文摘In order to study features of rock–water interaction, a self-developed experimental system called Intelligent Testing System for Water Absorption in Deep Soft Rocks(ITSWADSR) was utilized to analyze the hydrophilic behaviors of natural soft rock at high stress state. Combining X-ray diffraction and mercury injection test, main influencing factors on hydrophilic characteristics were studied.
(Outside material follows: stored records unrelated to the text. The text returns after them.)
--- config.mk ---
export PLATFORM = sky130hd
export DESIGN_NAME = id_ex_stage_flat
export DESIGN_NICKNAME = d
export VERILOG_FILES = /design/src/rtl/cpu_pkg.sv /design/src/rtl/id_ex_stage_if.sv /design/src/rtl/fwd_unit.sv /design/src/rtl/id_ex_stage.sv /design/src/flat_wrapper.sv
export SDC_FILE = /design/constraint.sdc
export NUM_CORES = 1
export LEC_CHECK = 0
export BUFFER_PORTS_ARGS = -buffer_cell sky130_fd_sc_hd__buf_2
export CAP_MARGIN = 20
export CORE_UTILIZATION = 45
export CTS_BUF_LIST = sky130_fd_sc_hd__clkbuf_4
export DETAILED_ROUTE_END_ITERATION = 8
export GPL_TIMING_DRIVEN = 0
export PLACE_DENSITY = 0.82
export RECOVER_POWER = 50
export SETUP_SLACK_MARGIN = 0.4
export SLEW_MARGIN = 10
export SYNTH_ARGS = -nofsm -noshare
export SYNTH_HDL_FRONTEND = slang
export SYNTH_HIERARCHICAL = 1
export SYNTH_SLANG_ARGS = --single-unit
--- constraint.sdc ---
create_clock -name clk -period 1.8 [get_ports clk]
set_clock_uncertainty 0.15 [all_clocks]
set_input_delay 0.18 -clock clk [delete_from_list [all_inputs] [get_ports clk]]
set_output_delay 0.18 -clock clk [all_outputs]
set_load 0.005 [all_outputs]
File: config.mk
export PLATFORM = sky130hd
export DESIGN_NAME = bram_sdp_read_streamer
export DESIGN_NICKNAME = d
export VERILOG_FILES = /design/src/rtl/bram_stream_pkg.sv /design/src/rtl/bram_sdp_read_streamer_skid_fifo2.sv /design/src/rtl/bram_sdp_read_streamer.sv
export SDC_FILE = /design/constraint.sdc
export NUM_CORES = 1
export LEC_CHECK = 0
export BUFFER_PORTS_ARGS = -buffer_cell sky130_fd_sc_hd__clkbuf_2
export CAP_MARGIN = 30
export CORE_MARGIN = 3
export CORE_UTILIZATION = 57
export CTS_CLUSTER_SIZE = 8
export DETAILED_ROUTE_END_ITERATION = 12
export PLACE_DENSITY = 0.79
export SLEW_MARGIN = 20
export SYNTH_ARGS = -nofsm -noshare
export SYNTH_HDL_FRONTEND = slang
export SYNTH_SLANG_ARGS = --single-unit
File: constraint.sdc
create_clock -name clock0 -period 5.02 [get_ports clock0]
set_input_delay 0.502 -clock clock0 [delete_from_list [all_inputs] [get_ports clock0]]
set_output_delay 0.502 -clock clock0 [all_outputs]
set_load 0.02 [all_outputs]
File: src/rtl/bram_stream_pkg.sv
// Shared types and constants for the BRAM SDP read streamer.
package bram_stream_pkg;

  typedef enum logic [1:0] {IDLE, RUN, DRAIN, FIN} state_e;

  localparam int FIFO_DEPTH   = 2;
  localparam int READ_LATENCY = 1;

endpackage

File: src/rtl/bram_sdp_read_streamer_skid_fifo2.sv
// Two-entry first-word-fall-through FIFO; push and pop may coincide at any occupancy.
module skid_fifo2
  import bram_stream_pkg::*;
#(
  parameter int DATA_WIDTH = 36
) (
  input  logic                  clk_i,
  input  logic                  rst_i,
  input  logic                  push_i,
  input  logic [DATA_WIDTH-1:0] push_data_i,
  input  logic                  pop_i,
  output logic [1:0]            count_o,
  output logic [DATA_WIDTH-1:0] data_o,
  output logic                  valid_o
);

  logic [DATA_WIDTH-1:0] mem_q [FIFO_DEPTH];
  logic                  wr_ptr_q;
  logic                  rd_ptr_q;
  logic [1:0]            count_q;

  always_ff @(posedge clk_i or posedge rst_i) begin
    if (rst_i) begin
      for (int i = 0; i < FIFO_DEPTH; i++) mem_q[i] <= '0;
      wr_ptr_q <= 1'b0;
      rd_ptr_q <= 1'b0;
      count_q  <= 2'd0;
    end else begin
      // When full, the write lands in the slot being popped this same cycle.
      if (push_i) begin
        mem_q[wr_ptr_q] <= push_data_i;
        wr_ptr_q        <= ~wr_ptr_q;
      end
      if (pop_i) rd_ptr_q <= ~rd_ptr_q;
      count_q <= count_q + {1'b0, push_i} - {1'b0, pop_i};
    end
  end

  assign data_o  = mem_q[rd_ptr_q];
  assign valid_o = (count_q != 2'd0);
  assign count_o = count_q;

endmodule

File: src/rtl/bram_sdp_read_streamer.sv
// Burst read sequencer for the BRAM SDP read port: issues REN/RD_ADDR and streams RDATA out.
module bram_sdp_read_streamer
  import bram_stream_pkg::*;
#(
  parameter int ADDR_WIDTH = 10,
  parameter int DATA_WIDTH = 36,
  parameter int LEN_WIDTH  = ADDR_WIDTH + 1
) (
  input  logic                  clock0,
  input  logic                  reset,
  input  logic                  start_i,
  input  logic [ADDR_WIDTH-1:0] base_addr_i,
  input  logic [LEN_WIDTH-1:0]  len_i,
  output logic                  busy_o,
  output logic                  done_o,
  output logic                  ren_o,
  output logic [ADDR_WIDTH-1:0] raddr_o,
  input  logic [DATA_WIDTH-1:0] rdata_i,
  output logic                  m_valid_o,
  output logic [DATA_WIDTH-1:0] m_data_o,
  output logic                  m_last_o,
  input  logic                  m_ready_i
);

  state_e                state_q, state_d;
  logic [ADDR_WIDTH-1:0] base_q;
  logic [ADDR_WIDTH-1:0] raddr_hold_q;
  logic [ADDR_WIDTH-1:0] next_addr;
  logic [LEN_WIDTH-1:0]  len_q;
  logic [LEN_WIDTH-1:0]  len_m1;
  logic [LEN_WIDTH-1:0]  issued_q;
  logic [LEN_WIDTH-1:0]  accepted_q;
  logic                  inflight_q;
  logic                  ren;
  logic                  pop;
  logic                  fifo_valid;
  logic [1:0]            fifo_count;
  logic [2:0]            credit_used;

  assign len_m1    = len_q - LEN_WIDTH'(1);
  assign next_addr = base_q + issued_q[ADDR_WIDTH-1:0];
  assign pop       = fifo_valid & m_ready_i;
  // A word leaving this cycle frees its slot in time for the read issued now.
  assign credit_used = {1'b0, fifo_count} - {2'b0, pop} + {2'b0, inflight_q};

  always_comb begin
    state_d = state_q;
    ren     = 1'b0;
    unique case (state_q)
      IDLE: begin
        if (start_i) state_d = (len_i == '0) ? FIN : RUN;
      end
      RUN: begin
        if ((issued_q < len_q) && (credit_used < 3'(FIFO_DEPTH))) begin
          ren = 1'b1;
          if (issued_q == len_m1) state_d = DRAIN;
        end
      end
      DRAIN: begin
        if (pop && (accepted_q == len_m1)) state_d = FIN;
      end
      FIN: begin
        state_d = IDLE;
      end
      default: state_d = IDLE;
    endcase
  end

  always_ff @(posedge clock0 or posedge reset) begin
    if (reset) begin
      state_q      <= IDLE;
      base_q       <= '0;
      len_q        <= '0;
      issued_q     <= '0;
      accepted_q   <= '0;
      inflight_q   <= 1'b0;
      raddr_hold_q <= '0;
    end else begin
      state_q    <= state_d;
      inflight_q <= ren;
      if (ren) raddr_hold_q <= next_addr;
      if ((state_q == IDLE) && start_i) begin
        base_q     <= base_addr_i;
        len_q      <= len_i;
        issued_q   <= '0;
        accepted_q <= '0;
      end else begin
        if (ren) issued_q <= issued_q + LEN_WIDTH'(1);
        if (pop) accepted_q <= accepted_q + LEN_WIDTH'(1);
      end
    end
  end

  skid_fifo2 #(
    .DATA_WIDTH(DATA_WIDTH)
  ) u_fifo (
    .clk_i       (clock0),
    .rst_i       (reset),
    .push_i      (inflight_q),
    .push_data_i (rdata_i),
    .pop_i       (pop),
    .count_o     (fifo_count),
    .data_o      (m_data_o),
    .valid_o     (fifo_valid)
  );

  assign ren_o     = ren;
  assign raddr_o   = ren ? next_addr : raddr_hold_q;
  assign m_valid_o = fifo_valid;
  assign m_last_o  = fifo_valid & (accepted_q == len_m1);
  assign busy_o    = (state_q == RUN) || (state_q == DRAIN);
  assign done_o    = (state_q == FIN);

endmodule

Word-level counts from Yosys, hierarchy flattened. Index checks and enable logic that the tools add are counted.

RAM bits: 0. Bits of input ports: 61. Output and inout port bits: 51. Latch bits: 0. Flip-flop bits (word level): 132. Word-level logic and storage cells: 70. Memory bits (read-only): 0. Memories kept: 0.

Shift operators: 0. Equal/unequal tests: 9. Multiplexer cells: 19. Bitwise operators: 6. Add/sub/neg operators: 8. Reductions and logical operators: 11. Order comparisons: 5. Multipliers: 0. Div/mod/pow operators: 0.

Operator list (number): $mux 36 (4); $bwmux 72 (1); $mux 11 (4); $demux 36 s1 (1); $add 11x1->11 const B (2); $eq 11x11->1 (2); $logic_not 11->1 (1); $lt 11x11->1 (1); $sub 11x1->11 const B (1); $add 10x10->10 (1); $mux 10 (1); $mux 2 (5); $ne 2x2->1 const B (4); $pmux 2 s4 (1); $reduce_bool 2->1 (3); $eq 2x2->1 const B (2); $ge 2x2->1 const B (2); $logic_and 1x1->1 (4); $not 1->2 (2); $reduce_and 4->1 (1); $add 3x1->3 (1); $lt 3x2->1 const B (1); $sub 2x1->3 (1); $add 2x1->2 (1); 8 further kinds (11).

Depth between registers and ports, before layout. Gate-level depths: netlist (run 1).

Depth in word-level cells: 10. Mapped depth: 18.

Hierarchy. Synthesis (run 1) repeated with hierarchy kept, for this count alone.

Cell total of the unflattened synthesis: 619. Area, all modules: 7254.5 µm².

Modules (own cells, without submodules): bram_sdp_read_streamer (times used 1, area each 3798.6 µm², cells an instance 412); skid_fifo2 (times used 1, area each 3455.8 µm², cells an instance 207).

Least setup slack after synthesis (run 1). No wires, ideal clock.

Kind: register to output. Start: register u_fifo.count_q[1], in the netlist u_fifo.count_o[1]. End: output port raddr_o[4]. Cell stages (with the launch flop): 17. Required time: 4518 ps. Path slack: 997 ps. Arrival: 3521 ps. Path buffers: 2. Cell sequence: dfrtp_1 > inv_1 > nand2_1 > nand2_1 > inv_1 > ha_1 > inv_1 > ha_1 > fa_1 > xnor2_1 > a2111oi_1 > o21ai_1 > clkinv_1 > nand3_2 > buf_6 > clkbuf_1 > o31ai_1.

Word-level cells in the longest chain between the ends: 9.

Ends and longest elaborated chain: start, declared (RTL line bram_sdp_read_streamer_skid_fifo2.sv:20) `logic [1:0] count_q;`; start signal, assigned (RTL line bram_sdp_read_streamer_skid_fifo2.sv:35) `count_q <= count_q + {1'b0, push_i} - {1'b0, pop_i};`; $reduce_bool 2->1 (RTL line bram_sdp_read_streamer_skid_fifo2.sv:40) `assign valid_o = (count_q != 2'd0);`; named net m_valid_o (RTL line bram_sdp_read_streamer.sv:19) `output logic m_valid_o,`; $and 1x1->1 (RTL line bram_sdp_read_streamer.sv:42) `assign pop = fifo_valid & m_ready_i;`; named net pop (RTL line bram_sdp_read_streamer.sv:35) `logic pop;`; $sub 2x1->3 (RTL line bram_sdp_read_streamer.sv:44) `assign credit_used = {1'b0, fifo_count} - {2'b0, pop} + {2'b0, inflight_q};`; $add 3x1->3 (RTL line bram_sdp_read_streamer.sv:44); $lt 3x2->1 (RTL line bram_sdp_read_streamer.sv:54) `if ((issued_q < len_q) && (credit_used < 3'(FIFO_DEPTH))) begin`; $logic_and 1x1->1 (RTL line bram_sdp_read_streamer.sv:54); $mux 1 (RTL line bram_sdp_read_streamer.sv:54); $mux 1 (RTL line bram_sdp_read_streamer.sv:49) `unique case (state_q)`; $mux 10; end, declared (RTL line bram_sdp_read_streamer.sv:17) `output logic [ADDR_WIDTH-1:0] raddr_o,`.

The timed path passes the listed nets, and every way through them passes these cells.

Worst setup path in the final report (run 1).
Start: register u_fifo.count_q[1], in the netlist u_fifo.count_o[1]. End: output port raddr_o[9].

Word-level cells in the longest chain between the ends: 9.

Ends and longest elaborated chain (RTL line): $reduce_bool 2->1 (bram_sdp_read_streamer_skid_fifo2.sv:40); $and 1x1->1 (bram_sdp_read_streamer.sv:42); named net pop (bram_sdp_read_streamer.sv:35); $sub 2x1->3 (bram_sdp_read_streamer.sv:44); $add 3x1->3 (bram_sdp_read_streamer.sv:44); $lt 3x2->1 (bram_sdp_read_streamer.sv:54); $logic_and 1x1->1 (bram_sdp_read_streamer.sv:54); $mux 1 (bram_sdp_read_streamer.sv:54); $mux 1 (bram_sdp_read_streamer.sv:49); $mux 10.

The timed path passes the listed nets, and every way through them passes these cells.

==> results of run 1 <==
-- timing repair --
item                                   CTS  global route
setup endpoints to repair                0             9
buffers inserted                         0             0
endpoints found under the hold margin    0             0
resized for setup                        0             1
-- path summary, 6_finish.rpt --
| path | endpoint | slack, ns | cells past startpoint |
|---|---|---|---|
| min in group clock0 | base_q[6] | 0.27 | 3 |
| worst min-delay path | u_fifo.mem_q[41] | 0.14 | 2 |
| max in group asynchronous | issued_q[7] | 3.63 | 4 |
| worst min register to register | u_fifo.rd_ptr_q | 0.47 | 1 |
| worst max-delay path | raddr_o[9] | 0.50 | 16 |
| worst max register to register | issued_q[5] | 1.28 | 15 |
-- through the flow --
stage,setup slack (ns),area [µm²]
5_1_grt,0.114,8350
2_1_floorplan,0.992,7000
6_report,0.500,8350
4_1_cts,0.245,8340
3_3_place_gp,0.900,7670
3_5_place_dp,0.755,7720
-- registers in the layout, indices dropped and copies added, names as in the netlist --
register         count
base_q              10
issued_q            11
len_q               11
u_fifo.wr_ptr_q      1
u_fifo.mem_q        72
raddr_hold_q        10
u_fifo.rd_ptr_q      1
u_fifo.count_o       2
accepted_q          11
inflight_q           1
state_q              2
-- metal layers --
metal,up-vias,GRT usage [%],part of all wire (%)
met2,159,40.6,51
met3,49,6.79,5.2
met4,0,11.6,3.4
met1,2595,30.8,41
li1,2449,-,-
met5,-,0,0
-- worst max-delay path: stages (launching register included) --
cell                        delay, ns
sky130_fd_sc_hd__dfrtp_1         0.39
sky130_fd_sc_hd__inv_1           0.13
sky130_fd_sc_hd__nand2_1         0.08
sky130_fd_sc_hd__nand2_1         0.20
sky130_fd_sc_hd__inv_1           0.15
sky130_fd_sc_hd__ha_1            0.31
sky130_fd_sc_hd__inv_1           0.04
sky130_fd_sc_hd__ha_1            0.18
sky130_fd_sc_hd__fa_1            0.37
sky130_fd_sc_hd__xnor2_1         0.13
sky130_fd_sc_hd__a2111oi_1       0.38
sky130_fd_sc_hd__o21ai_1         0.17
sky130_fd_sc_hd__clkinv_1        0.11
sky130_fd_sc_hd__nand3_4         0.26
sky130_fd_sc_hd__inv_1           0.17
sky130_fd_sc_hd__mux2_2          0.37
sky130_fd_sc_hd__clkbuf_2        0.16
-- where the power goes --
group / switching, mW / total, mW / internal (mW)
Sequential: 0.264 / 1.72 / 1.46
Combinational: 1.17 / 2.13 / 0.958
Clock: 0.467 / 1.31 / 0.845
Total: 1.90 / 5.17 / 3.26
-- cell families after synthesis --
kind of cell    Yosys count
mux                     111
xor+xnor                 44
flops                   132
simple gates            173
compound gates           88
fa+ha+maj                32
buf+inv                  54
-- cell usage in the layout, fill, tap and decap left out, types with 7 or more instances in the layout --
cell type,synthesis,layout
sky130_fd_sc_hd__a211oi_1,7,7
sky130_fd_sc_hd__a21oi_1,19,19
sky130_fd_sc_hd__and3_1,9,9
sky130_fd_sc_hd__clkbuf_16,0,17
sky130_fd_sc_hd__clkbuf_2,1,111
sky130_fd_sc_hd__dfrtp_1,132,132
sky130_fd_sc_hd__ha_1,30,30
sky130_fd_sc_hd__inv_1,26,25
sky130_fd_sc_hd__mux2_2,110,110
sky130_fd_sc_hd__nand2_1,88,88
sky130_fd_sc_hd__nor2_1,20,20
sky130_fd_sc_hd__nor3_1,8,8
sky130_fd_sc_hd__o21ai_0,31,31
sky130_fd_sc_hd__xnor2_1,21,21
sky130_fd_sc_hd__xor2_1,23,23
-- final cells by class --
type	instances	share of cell area (%)
inverters	27	1.24
well taps	143	2.14
clock buffers	20	5.35
multi-input cells	448	41.9
flip-flops and latches	132	39.6
repair buffers	119	7.70
clock inverters	12	2.13
==> impl_metrics.yaml, run 1 <==
floorplan:
  die_y_um: 117
  chipWidth_um: 117
  fp.coreArea_um2: 11700
  initial_core_utilization_pct: 59.8
  floorplan.die_area_um2: 13700
  row_count: 39
  pin_count: 112
yosys:
  synth-edff-count: 0
  synth_cells: 634
  synth-seq-cells: 132
  netlist_area_um2: 7000
  avgSynthCellArea_um2: 11.0
  fraction_of_synthesized_cell_area_in_xor_and_xnor_cells_pct: 5.50
  synth_warnings: 0
  largest_family_of_logic_cells_by_synthesized_area: "multiplexers"
  synth-compound-area-share_pct: 8.00
  sequential_fraction_of_the_synthesis_area_pct: 47.2
  postSynthNetCount: 727
  synth_top_cells_by_count: "132 x sky130_fd_sc_hd__dfrtp_1, 110 x sky130_fd_sc_hd__mux2_2, 88 x sky130_fd_sc_hd__nand2_1, 31 x sky130_fd_sc_hd__o21ai_0, 30 x sky130_fd_sc_hd__ha_1"
  yosys.cell_types.count: 60
  synthDominantCellAreaShare_pct: 47.2
  postSynth.asyncResetShare_pct: 100
  yosys-top-cells-area: "sky130_fd_sc_hd__dfrtp_1 47%, sky130_fd_sc_hd__mux2_2 18%, sky130_fd_sc_hd__ha_1 5.4%"
  synth-adder-area-share_pct: 5.93
  netlist.top_cell.by_area: "sky130_fd_sc_hd__dfrtp_1"
  synthSimpleGateAreaFrac_pct: 12.4
  synth_most_common_cell: "sky130_fd_sc_hd__dfrtp_1"
  dominantRegCellSynth: "sky130_fd_sc_hd__dfrtp_1"
  synth_mux_area_share_pct: 17.8
timing:
  min_period_ns: 4.52
  clock_skew_ns: 0.00651
  max_slew.worst_pin.slew_ns: 0.757
  setup_violations: 0
  final_number_of_max_transition_violations: 0
  hold_violations: 0
  timing.fmax_mhz: 221
  slew_headroom_pct: 49.5
  timing.hold.ws_ns: 0.145
  fin_crit_share_pct: 90.0
  rsz0062_at_grt: "false"
  setup_tns_ns: 0
clocking:
  cts_tree: "done"
  max-clock-path-buffers: 2
  clkLatencyLatePin_ns: 0.42
  cts.htree.levels: 4
  sinks_on_the_clock_net: 132
  root_buffer: "sky130_fd_sc_hd__clkbuf_16"
  clk_transition_reported_paths_ns: 0.06
  cts_made_buffers: 17
  cts_hold_repair.buffers: 0
pwr:
  worst_ir_drop_vdd_v: 0.000463
  p_per_area_nw_per_um2: 619
  fin_total_pwr_mw: 5.17
  power.leakage_nw: 3.99
final_layout:
  final_util_pct: 71.3
  areaGrowthSynthToFinish_pct: 19.2
  finish.net_count: 838
  layout.area.seq_um2: 3300
  fillerInstances: 815
  final_layout_size_suffix_gt1_share_pct: 35.9
  final_cells: 901
  multi_input_comb_area_um2: 3490
  insertedDiodeCount: 0
worst_setup_path:
  crit_fanout: 29
  worst_setup_path_startpoint: "u_fifo.count_o[1]"
  crit_path_end_kind: "output pin"
  startpoint_type: "flop"
  crit_arrival_ns: 4.02
  setup.worst_path.class: "flop to output pin"
  cp_required_ns: 4.52
  timing.rr.start: "u_fifo.count_o[1]"
grt:
  grt_usage_pct: 24.8
  grt_pass1_wl_um: 26200
  grt_max_degree: 47
  initial_antenna_violation_count: 0
  grt_overflow: 0
  grt_pass1_vias: 5388
place:
  place_hpwl_um: 11300
  routabilityCongestion: 0.877
  io_buffers: 111
  place_inst: 869
run_status:
  outcome: "finished, final reports clean"
drt:
  dr.pass1.iters: 5
  route.final.wire_length_um: 16100
  post_drt_via_cell_ratio: 5.83
  routed-via-count: 5252
  post_route_ant_nets: 0
  drt-wirelength-per-cell_um: 17.9
  drc: 0
  drtIter0Drc: 276
run:
  max-cap-violations: 0
hold_path:
  min-delay-path-class: "input pin to asynchronous set/reset pin"
Power figures use the tool's default switching activity.
==> run 2: changes to the inputs <==
--- a/config.mk
+++ b/config.mk
@@ -5,6 +5,7 @@
 export SDC_FILE = /design/constraint.sdc
 export NUM_CORES = 1
 export LEC_CHECK = 0
+export ABC_AREA = 1
 export BUFFER_PORTS_ARGS = -buffer_cell sky130_fd_sc_hd__clkbuf_2
 export CAP_MARGIN = 30
 export CORE_MARGIN = 3
==> run 2 against run 1 <==
Synthesized cell count increased by 47%. Design area increased by 0.31%. Global-route usage decreased by 0.29 points. Clock-buffer cell count increased by 1. Clock skew about the same. Non-clock buffer count unchanged. Final cell count increased by 35%. Critical endpoint unchanged. Highest routed layer unchanged.
==> impl_metrics.yaml, run 2 <==
yosys:
  synth_warnings: 0
  postSynthNetCount: 1022
  postSynth.asyncResetShare_pct: 100
  synth_top_cells_by_count: "328 x sky130_fd_sc_hd__nand2_1, 132 x sky130_fd_sc_hd__dfrtp_1, 117 x sky130_fd_sc_hd__o21ai_0, 116 x sky130_fd_sc_hd__inv_1, 48 x sky130_fd_sc_hd__nand3_1"
  yosys.cell_types.count: 32
  sequential_fraction_of_the_synthesis_area_pct: 46.9
  yosys-top-cells-area: "sky130_fd_sc_hd__dfrtp_1 47%, sky130_fd_sc_hd__nand2_1 17%, sky130_fd_sc_hd__o21ai_0 8.3%"
  avgSynthCellArea_um2: 7.59
  dominantRegCellSynth: "sky130_fd_sc_hd__dfrtp_1"
  synth-edff-count: 0
  synth-seq-cells: 132
  netlist_area_um2: 7050
  netlist.top_cell.by_area: "sky130_fd_sc_hd__dfrtp_1"
  synthDominantCellAreaShare_pct: 46.9
  synth_most_common_cell: "sky130_fd_sc_hd__nand2_1"
  synth_cells: 929
final_layout:
  most-common-layout-cells: "327 x sky130_fd_sc_hd__nand2_1, 132 x sky130_fd_sc_hd__dfrtp_1, 117 x sky130_fd_sc_hd__o21ai_0"
  areaGrowthSynthToFinish_pct: 18.8
  flip_flop_count_of_the_largest_register_all_copies_and_words_added: 72
  final_layout_size_suffix_gt1_share_pct: 16.0
  leading_cell_type_in_the_layout_fill_and_taps_excluded: "sky130_fd_sc_hd__nand2_1"
  finish.net_count: 1129
  design_area_um2: 8370
  final_util_pct: 71.2
  final_cells: 1213
  insertedDiodeCount: 0
  regMostFlops: "u_fifo.mem_q"
clocking:
  post_cts_buffers: 0
  root_buffer: "sky130_fd_sc_hd__clkbuf_16"
  cts_tree: "done"
  max-clock-path-buffers: 2
  cts_made_buffers: 17
  clk_transition_reported_paths_ns: 0.06
  cts.htree.levels: 4
  sinks_on_the_clock_net: 132
  clkLatencyLatePin_ns: 0.42
  cts_hold_repair.buffers: 0
  cts_resized: 0
worst_setup_path:
  crit_arrival_ns: 3.64
  setup.worst_path.class: "flop to output pin"
  timing.rr.start: "u_fifo.count_o[1]"
  cp_required_ns: 4.52
  reg2reg_depth: 16
  startpoint_type: "flop"
  crit_path_end_kind: "output pin"
  worst_setup_path_startpoint: "u_fifo.count_o[1]"
  crit_fanout: 20
timing:
  timing.hold.ws_ns: 0.0269
  max_slew.worst_pin.slew_ns: 0.784
  min_period_ns: 4.14
  final_number_of_max_transition_violations: 0
  clock_skew_ns: 0.00688
  fin_crit_share_pct: 82.4
  rsz0062_at_grt: "false"
  setup_tns_ns: 0
  slew_headroom_pct: 47.7
  hold_violations: 0
  setup_slack_ns: 0.881
  setup_violations: 0
  timing.fmax_mhz: 242
drt:
  drtIter0Drc: 577
  route.final.wire_length_um: 15800
  dr.pass1.iters: 5
  drt-wirelength-per-cell_um: 13.0
  drc: 0
  post_route_ant_nets: 0
  post_drt_via_cell_ratio: 5.16
  routed-via-count: 6257
place:
  place_area_um2: 7820
  io_buffers: 111
  place_inst: 1181
  place_hpwl_um: 11000
  routabilityCongestion: 0.902
  post-place-ws_ns: 1.27
run_status:
  outcome: "finished, final reports clean"
floorplan:
  chipWidth_um: 117
  fp.coreArea_um2: 11800
  initial_core_utilization_pct: 60.0
  floorplan.die_area_um2: 13700
  die_y_um: 117
  pin_count: 112
  row_count: 39
grt:
  grt_usage_pct: 24.5
  grt_overflow: 0
  grt_max_degree: 74
  grt_pass1_wl_um: 26500
  initial_antenna_violation_count: 0
  grt_pass1_vias: 5791
run:
  max-cap-violations: 0
hold_path:
  min-delay-path-class: "input pin to asynchronous set/reset pin"
pwr:
  power.leakage_nw: 4.52
  worst_ir_drop_vdd_v: 0.000380
  p_per_area_nw_per_um2: 670
  fin_total_pwr_mw: 5.61
## run 2: cell count changes after synthesis, moves of 9 or more
cell and delta:
sky130_fd_sc_hd__nand3_1 +45, sky130_fd_sc_hd__mux2_2 -110, sky130_fd_sc_hd__and3_1 -9, sky130_fd_sc_hd__nor2_1 +16, sky130_fd_sc_hd__xor2_1 -16, sky130_fd_sc_hd__nand2_1 +240
sky130_fd_sc_hd__o21ai_0 +86, sky130_fd_sc_hd__inv_1 +90, sky130_fd_sc_hd__xnor2_1 -14
## run 2: worst paths after layout
path | endpoint | slack, ns
worst max-delay path | raddr_o[9] | 0.88
worst min-delay path | u_fifo.mem_q[29] | 0.03
worst max register to register | issued_q[9] | 1.63
worst min register to register | u_fifo.mem_q[33] | 0.48
max in group asynchronous | len_q[6] | 3.91
min in group clock0 | base_q[4] | 0.28
## run 2: kinds of logic (layout without fill, tap and decap cells)
kind of cell,after synthesis,after routing,synth area share (%)
flip-flops,132,132,46.9
AO/OA/AOI/OAI,150,150,10.9
buffers and inverters,150,270,8.00
adder cells (fa/ha/maj),32,32,5.89
XOR/XNOR,14,14,1.74
AND/OR/NAND/NOR,451,451,26.6
## run 2: layout make-up
class	count	area, µm²
Clock buffer	21	450
Clock inverter	11	103
Fill cell	1005	3390
Inverter	119	449
Multi-Input combinational cell	647	3190
Sequential cell	132	3300
Tap cell	164	205
Timing Repair Buffer	119	676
According to the results, it could be concluded as the following:(1) the effective porosity, and the content of illite, illite/smectite formation(S = 5%) and kaolinite have positive correlation with the water absorption capacity of rock; meanwhile, the initial moisture content, fractal dimension of effective pores, illite/smectite formation(S = 30%) and chlorite present negative correlation;(2) among the positive factors, the ascending order is kaolinite, illite/smectite formation(S = 5%) and illite;(3) the descending order among the negative factors are chlorite, illite/smectite formation(S = 30%) and fractal dimension of the effective pores;(4) influence of effective porosity on the pressurized water absorbing capacity of rock is minimal, while it is maximal in the process of no pressurized water absorption.